My son was born just short of 48 hours after my water broke. The NICU (Neonatal Intensive Care Unit) nurses were there ready to take him away the moment my body relinquished him to the world. I have a heartbreaking picture of the first time I laid eyes on my baby; my arms outstretched and the nurse leaning him momentarily in my direction. She whisked him away to the NICU seconds later.
At 4 in the morning I was allowed to sit up for the first time in two days. I'd lost a lot of blood, (an early baby has a larger placenta - it hasn't had time to shrink so the wound where it leaves the wall of the uterus is large) I was weak and despondent. After all that work I was not even allowed to hold my baby.
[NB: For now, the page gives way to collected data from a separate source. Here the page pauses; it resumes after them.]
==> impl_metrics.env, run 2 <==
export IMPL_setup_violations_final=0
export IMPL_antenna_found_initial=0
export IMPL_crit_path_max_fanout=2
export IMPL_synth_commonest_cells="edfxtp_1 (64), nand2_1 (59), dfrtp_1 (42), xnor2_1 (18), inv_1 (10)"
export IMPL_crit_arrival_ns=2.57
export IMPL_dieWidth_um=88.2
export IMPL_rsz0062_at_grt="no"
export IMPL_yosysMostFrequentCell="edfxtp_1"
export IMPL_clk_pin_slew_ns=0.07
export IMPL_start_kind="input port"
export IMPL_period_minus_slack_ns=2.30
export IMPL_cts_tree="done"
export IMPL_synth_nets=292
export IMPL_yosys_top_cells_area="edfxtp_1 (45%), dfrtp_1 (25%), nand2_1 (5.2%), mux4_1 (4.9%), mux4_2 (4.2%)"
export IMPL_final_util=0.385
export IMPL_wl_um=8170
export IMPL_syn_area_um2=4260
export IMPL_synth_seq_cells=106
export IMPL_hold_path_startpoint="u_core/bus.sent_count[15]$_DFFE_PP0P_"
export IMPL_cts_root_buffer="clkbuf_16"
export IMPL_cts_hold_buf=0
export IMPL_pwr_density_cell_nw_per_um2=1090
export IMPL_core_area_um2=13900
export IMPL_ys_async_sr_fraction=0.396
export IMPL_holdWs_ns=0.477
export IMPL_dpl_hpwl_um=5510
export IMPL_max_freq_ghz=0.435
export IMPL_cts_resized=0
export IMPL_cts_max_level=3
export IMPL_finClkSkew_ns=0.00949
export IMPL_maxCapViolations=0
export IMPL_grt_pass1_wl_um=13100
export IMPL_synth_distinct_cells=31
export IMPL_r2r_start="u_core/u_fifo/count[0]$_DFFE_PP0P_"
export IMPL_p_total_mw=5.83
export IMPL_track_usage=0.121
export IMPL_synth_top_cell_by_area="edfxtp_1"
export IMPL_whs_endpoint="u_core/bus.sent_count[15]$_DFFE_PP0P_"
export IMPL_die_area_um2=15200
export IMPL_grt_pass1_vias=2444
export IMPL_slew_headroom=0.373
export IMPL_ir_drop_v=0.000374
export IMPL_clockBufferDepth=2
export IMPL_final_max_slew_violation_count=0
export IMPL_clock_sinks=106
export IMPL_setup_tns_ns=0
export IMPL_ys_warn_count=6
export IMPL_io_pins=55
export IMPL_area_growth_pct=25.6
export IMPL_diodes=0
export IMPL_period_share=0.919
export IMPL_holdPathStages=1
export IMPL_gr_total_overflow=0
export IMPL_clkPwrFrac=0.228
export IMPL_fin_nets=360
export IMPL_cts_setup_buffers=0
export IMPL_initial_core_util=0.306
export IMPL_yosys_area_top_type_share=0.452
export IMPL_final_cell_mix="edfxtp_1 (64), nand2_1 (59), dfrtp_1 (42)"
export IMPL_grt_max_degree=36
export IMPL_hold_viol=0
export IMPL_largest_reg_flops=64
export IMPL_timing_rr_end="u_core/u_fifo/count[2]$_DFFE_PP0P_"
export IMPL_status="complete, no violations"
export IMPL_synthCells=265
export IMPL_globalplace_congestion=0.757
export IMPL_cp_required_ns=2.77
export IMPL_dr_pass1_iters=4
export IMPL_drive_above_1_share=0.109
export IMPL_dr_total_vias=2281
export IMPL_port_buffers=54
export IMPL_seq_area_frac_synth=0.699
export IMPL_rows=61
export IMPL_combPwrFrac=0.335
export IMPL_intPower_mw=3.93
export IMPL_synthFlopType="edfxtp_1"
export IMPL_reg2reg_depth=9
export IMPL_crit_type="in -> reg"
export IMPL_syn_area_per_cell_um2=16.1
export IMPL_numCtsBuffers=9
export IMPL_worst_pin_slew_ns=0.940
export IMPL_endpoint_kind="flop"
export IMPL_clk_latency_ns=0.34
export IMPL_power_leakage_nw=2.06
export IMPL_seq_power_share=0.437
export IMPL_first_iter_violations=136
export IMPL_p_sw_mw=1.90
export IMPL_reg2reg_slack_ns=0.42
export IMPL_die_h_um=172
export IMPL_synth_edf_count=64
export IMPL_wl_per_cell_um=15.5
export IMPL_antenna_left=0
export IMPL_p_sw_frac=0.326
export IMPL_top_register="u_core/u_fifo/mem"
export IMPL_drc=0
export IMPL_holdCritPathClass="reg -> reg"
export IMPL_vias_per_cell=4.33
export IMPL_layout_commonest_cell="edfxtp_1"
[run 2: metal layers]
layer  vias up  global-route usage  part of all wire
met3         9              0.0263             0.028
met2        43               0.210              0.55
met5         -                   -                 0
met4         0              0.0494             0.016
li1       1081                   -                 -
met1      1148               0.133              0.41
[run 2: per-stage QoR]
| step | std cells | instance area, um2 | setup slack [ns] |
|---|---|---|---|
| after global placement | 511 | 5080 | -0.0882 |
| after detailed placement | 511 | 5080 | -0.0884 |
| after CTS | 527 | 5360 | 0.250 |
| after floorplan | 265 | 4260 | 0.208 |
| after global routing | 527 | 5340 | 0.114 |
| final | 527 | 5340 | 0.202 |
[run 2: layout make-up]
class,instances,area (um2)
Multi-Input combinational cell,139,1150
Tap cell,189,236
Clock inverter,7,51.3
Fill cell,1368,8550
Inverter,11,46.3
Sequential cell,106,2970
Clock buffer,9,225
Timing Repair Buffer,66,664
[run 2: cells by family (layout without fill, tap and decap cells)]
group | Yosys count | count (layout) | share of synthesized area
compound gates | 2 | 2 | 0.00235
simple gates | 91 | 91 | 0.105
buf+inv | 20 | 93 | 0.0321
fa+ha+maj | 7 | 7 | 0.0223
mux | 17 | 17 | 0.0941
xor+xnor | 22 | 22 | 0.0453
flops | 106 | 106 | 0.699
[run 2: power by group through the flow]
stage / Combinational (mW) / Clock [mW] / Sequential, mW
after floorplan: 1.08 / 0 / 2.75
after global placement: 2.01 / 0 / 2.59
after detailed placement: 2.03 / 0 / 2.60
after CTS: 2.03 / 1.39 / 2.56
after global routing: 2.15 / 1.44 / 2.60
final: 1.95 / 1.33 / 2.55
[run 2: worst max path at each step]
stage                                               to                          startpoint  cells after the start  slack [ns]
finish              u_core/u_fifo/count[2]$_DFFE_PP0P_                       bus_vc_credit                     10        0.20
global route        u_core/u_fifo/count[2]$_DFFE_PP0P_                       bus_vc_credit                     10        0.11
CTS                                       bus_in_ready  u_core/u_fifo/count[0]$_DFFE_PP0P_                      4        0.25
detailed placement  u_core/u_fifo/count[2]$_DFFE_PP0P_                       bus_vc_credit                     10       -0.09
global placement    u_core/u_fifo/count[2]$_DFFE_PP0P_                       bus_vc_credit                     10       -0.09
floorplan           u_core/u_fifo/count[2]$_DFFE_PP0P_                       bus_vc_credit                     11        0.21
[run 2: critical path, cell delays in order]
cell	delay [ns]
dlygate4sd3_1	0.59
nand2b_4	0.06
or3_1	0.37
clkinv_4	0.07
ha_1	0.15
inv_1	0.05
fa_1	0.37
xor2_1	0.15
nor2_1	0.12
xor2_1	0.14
==> src/rtl/interrupt_controller.sv <==
// Fixed-priority interrupt controller with a CPU handshake and a source-acknowledge timeout.
// The lowest pending index is presented to the CPU, then src_ack is held until the source drops its request.
module interrupt_controller #(
  parameter int NUM_SRC = 4,
  parameter int TIMEOUT = 16,
  localparam int IDW = ($clog2(NUM_SRC) > 1) ? $clog2(NUM_SRC) : 1
) (
  input  logic               clk_50_mhz,
  input  logic               rst_n,
  input  logic [NUM_SRC-1:0] irq_in,
  input  logic [NUM_SRC-1:0] irq_mask,
  input  logic               cpu_ack,
  input  logic               err_clr,
  output logic               cpu_irq,
  output logic [IDW-1:0]     cpu_irq_id,
  output logic [NUM_SRC-1:0] src_ack,
  output logic               timeout_err
);

  typedef enum logic [1:0] {
    IDLE   = 2'd0,
    ASSERT = 2'd1,
    ACK    = 2'd2
  } state_t;

  localparam logic [7:0] CNT_LAST = 8'(TIMEOUT - 1);

  state_t             state, state_nxt;
  logic [7:0]         cnt, cnt_nxt;
  logic               cpu_irq_nxt;
  logic [IDW-1:0]     id_nxt;
  logic [NUM_SRC-1:0] src_ack_nxt;
  logic               err_nxt;
  logic [NUM_SRC-1:0] pending;
  logic [NUM_SRC-1:0] id_onehot;
  logic [IDW-1:0]     low_idx;
  logic               held;

  assign pending   = irq_in & irq_mask;
  assign id_onehot = NUM_SRC'(1) << cpu_irq_id;
  assign held      = irq_in[cpu_irq_id];

  // Scan downward so the lowest pending index is the last one written.
  always_comb begin
    low_idx = '0;
    for (int i = NUM_SRC - 1; i >= 0; i--) begin
      if (pending[i]) low_idx = IDW'(i);
    end
  end

  always_comb begin
    state_nxt   = state;
    cnt_nxt     = cnt;
    cpu_irq_nxt = cpu_irq;
    id_nxt      = cpu_irq_id;
    src_ack_nxt = src_ack;
    err_nxt     = timeout_err & ~err_clr;
    case (state)
      IDLE: begin
        if (|pending) begin
          state_nxt   = ASSERT;
          cpu_irq_nxt = 1'b1;
          id_nxt      = low_idx;
        end
      end
      ASSERT: begin
        if (cpu_ack) begin
          state_nxt   = ACK;
          cpu_irq_nxt = 1'b0;
          src_ack_nxt = id_onehot;
          cnt_nxt     = '0;
        end
      end
      ACK: begin
        // A drop on the last allowed cycle still counts as a clean release.
        if (!held) begin
          state_nxt   = IDLE;
          src_ack_nxt = '0;
        end else if (cnt == CNT_LAST) begin
          state_nxt   = IDLE;
          src_ack_nxt = '0;
          err_nxt     = 1'b1;
        end else begin
          cnt_nxt = cnt + 8'd1;
        end
      end
      default: begin
        state_nxt   = IDLE;
        cpu_irq_nxt = 1'b0;
        src_ack_nxt = '0;
      end
    endcase
  end

  always_ff @(posedge clk_50_mhz) begin
    if (!rst_n) begin
      state       <= IDLE;
      cnt         <= '0;
      cpu_irq     <= 1'b0;
      cpu_irq_id  <= '0;
      src_ack     <= '0;
      timeout_err <= 1'b0;
    end else begin
      state       <= state_nxt;
      cnt         <= cnt_nxt;
      cpu_irq     <= cpu_irq_nxt;
      cpu_irq_id  <= id_nxt;
      src_ack     <= src_ack_nxt;
      timeout_err <= err_nxt;
    end
  end

endmodule
$ cat src/rtl/fifo_pkg.sv
// Shared async-FIFO types and helpers: pointer type, depth and gray/binary conversions.
// Both conversion functions work on any pointer width up to 32 bits.
package fifo_pkg;

  localparam int unsigned FIFO_ADDR_WIDTH = 3;
  localparam int unsigned DEPTH           = 2 ** FIFO_ADDR_WIDTH;

  typedef logic [FIFO_ADDR_WIDTH:0] ptr_t;

  function automatic logic [31:0] width_mask(input int unsigned width);
    return (width >= 32) ? 32'hFFFF_FFFF : ((32'd1 << width) - 32'd1);
  endfunction

  function automatic logic [31:0] bin2gray(input logic [31:0] bin, input int unsigned width);
    logic [31:0] b;
    b = bin & width_mask(width);
    return b ^ (b >> 1);
  endfunction

  // Each binary bit is the XOR of all gray bits at and above it.
  function automatic logic [31:0] gray2bin(input logic [31:0] gray, input int unsigned width);
    logic [31:0] g;
    logic [31:0] b;
    g = gray & width_mask(width);
    b = g;
    for (int i = 1; i < 32; i++) begin
      b = b ^ (g >> i);
    end
    return b;
  endfunction

endpackage

$ cat src/rtl/gray_ptr_sync.sv
// Generic STAGES x WIDTH synchronizer for gray-coded pointers crossing a clock boundary.
// Synchronous active-low reset; a plain shift chain with no logic between stages.
module gray_ptr_sync #(
  parameter int WIDTH  = 4,
  parameter int STAGES = 2
) (
  input  logic             i_clk,
  input  logic             i_rst_n,
  input  logic [WIDTH-1:0] i_d,
  output logic [WIDTH-1:0] o_q
);

  logic [WIDTH-1:0] sync_q [STAGES];

  always_ff @(posedge i_clk) begin
    if (!i_rst_n) begin
      for (int i = 0; i < STAGES; i++) begin
        sync_q[i] <= '0;
      end
    end else begin
      sync_q[0] <= i_d;
      for (int i = 1; i < STAGES; i++) begin
        sync_q[i] <= sync_q[i-1];
      end
    end
  end

  assign o_q = sync_q[STAGES-1];

endmodule

$ cat src/rtl/wptr_full_sync.sv
// Write-domain full-flag generator: synchronizes the read gray pointer and registers full.
// Optional fill level / almost-full outputs are built when FIFO_WLEVEL_EN is defined.
module wptr_full_sync
  import fifo_pkg::*;
#(
  parameter int ADDR_WIDTH         = FIFO_ADDR_WIDTH,
  parameter int SYNC_STAGES        = 2,
  parameter int ALMOST_FULL_MARGIN = 2
) (
  input  logic                i_clk,
  input  logic                i_rst_n,
  input  logic [ADDR_WIDTH:0] i_rptr_gray,
  input  logic [ADDR_WIDTH:0] i_wgray_next,
  output logic [ADDR_WIDTH:0] o_rptr_sync,
  output logic                o_full,
  output logic [ADDR_WIDTH:0] o_level,
  output logic                o_almost_full
);

  logic [ADDR_WIDTH:0] rq;
  logic                full_nxt;

  gray_ptr_sync #(
    .WIDTH  (ADDR_WIDTH + 1),
    .STAGES (SYNC_STAGES)
  ) u_rptr_sync (
    .i_clk   (i_clk),
    .i_rst_n (i_rst_n),
    .i_d     (i_rptr_gray),
    .o_q     (rq)
  );

  assign o_rptr_sync = rq;

  // Full when write is exactly one lap ahead: top two gray bits inverted, rest equal.
  assign full_nxt = (i_wgray_next == {~rq[ADDR_WIDTH:ADDR_WIDTH-1], rq[ADDR_WIDTH-2:0]});

  always_ff @(posedge i_clk) begin
    if (!i_rst_n) begin
      o_full <= 1'b0;
    end else begin
      o_full <= full_nxt;
    end
  end

`ifdef FIFO_WLEVEL_EN
  typedef logic [ADDR_WIDTH:0] ptr_w_t;

  localparam ptr_w_t AF_THRESH = ptr_w_t'((2 ** ADDR_WIDTH) - ALMOST_FULL_MARGIN);

  ptr_w_t wbin;
  ptr_w_t rbin;
  ptr_w_t level_nxt;

  always_comb begin
    wbin      = ptr_w_t'(gray2bin(32'(i_wgray_next), ADDR_WIDTH + 1));
    rbin      = ptr_w_t'(gray2bin(32'(rq), ADDR_WIDTH + 1));
    level_nxt = wbin - rbin;
  end

  always_ff @(posedge i_clk) begin
    if (!i_rst_n) begin
      o_level       <= '0;
      o_almost_full <= 1'b0;
    end else begin
      o_level       <= level_nxt;
      o_almost_full <= (level_nxt >= AF_THRESH);
    end
  end
`else
  assign o_level       = '0;
  assign o_almost_full = 1'b0;
`endif

endmodule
But as exhausted as I felt I leapt at the chance when the nurse asked if we would like to go see him in the NICU.
Our son was born without the ability to breathe on his own, a common problem in preemies, I gather. He lacked a certain component in his lungs that prevented them from sticking together during inhale of air. Within just a few days his lung function was normal and we were relieved. But it was another long 6 days before we were to take him home.
In the end it seemed we were lucky. A friend had a baby just a few months later, also premature, just one day less than my own son's 35 weeks 6 days birth term and he stayed in the NICU for 3 weeks. When I heard that I truly understood why my doctor had insisted on keeping me in bed; eking out even a few more hours inutero meant fewer days in the hospital.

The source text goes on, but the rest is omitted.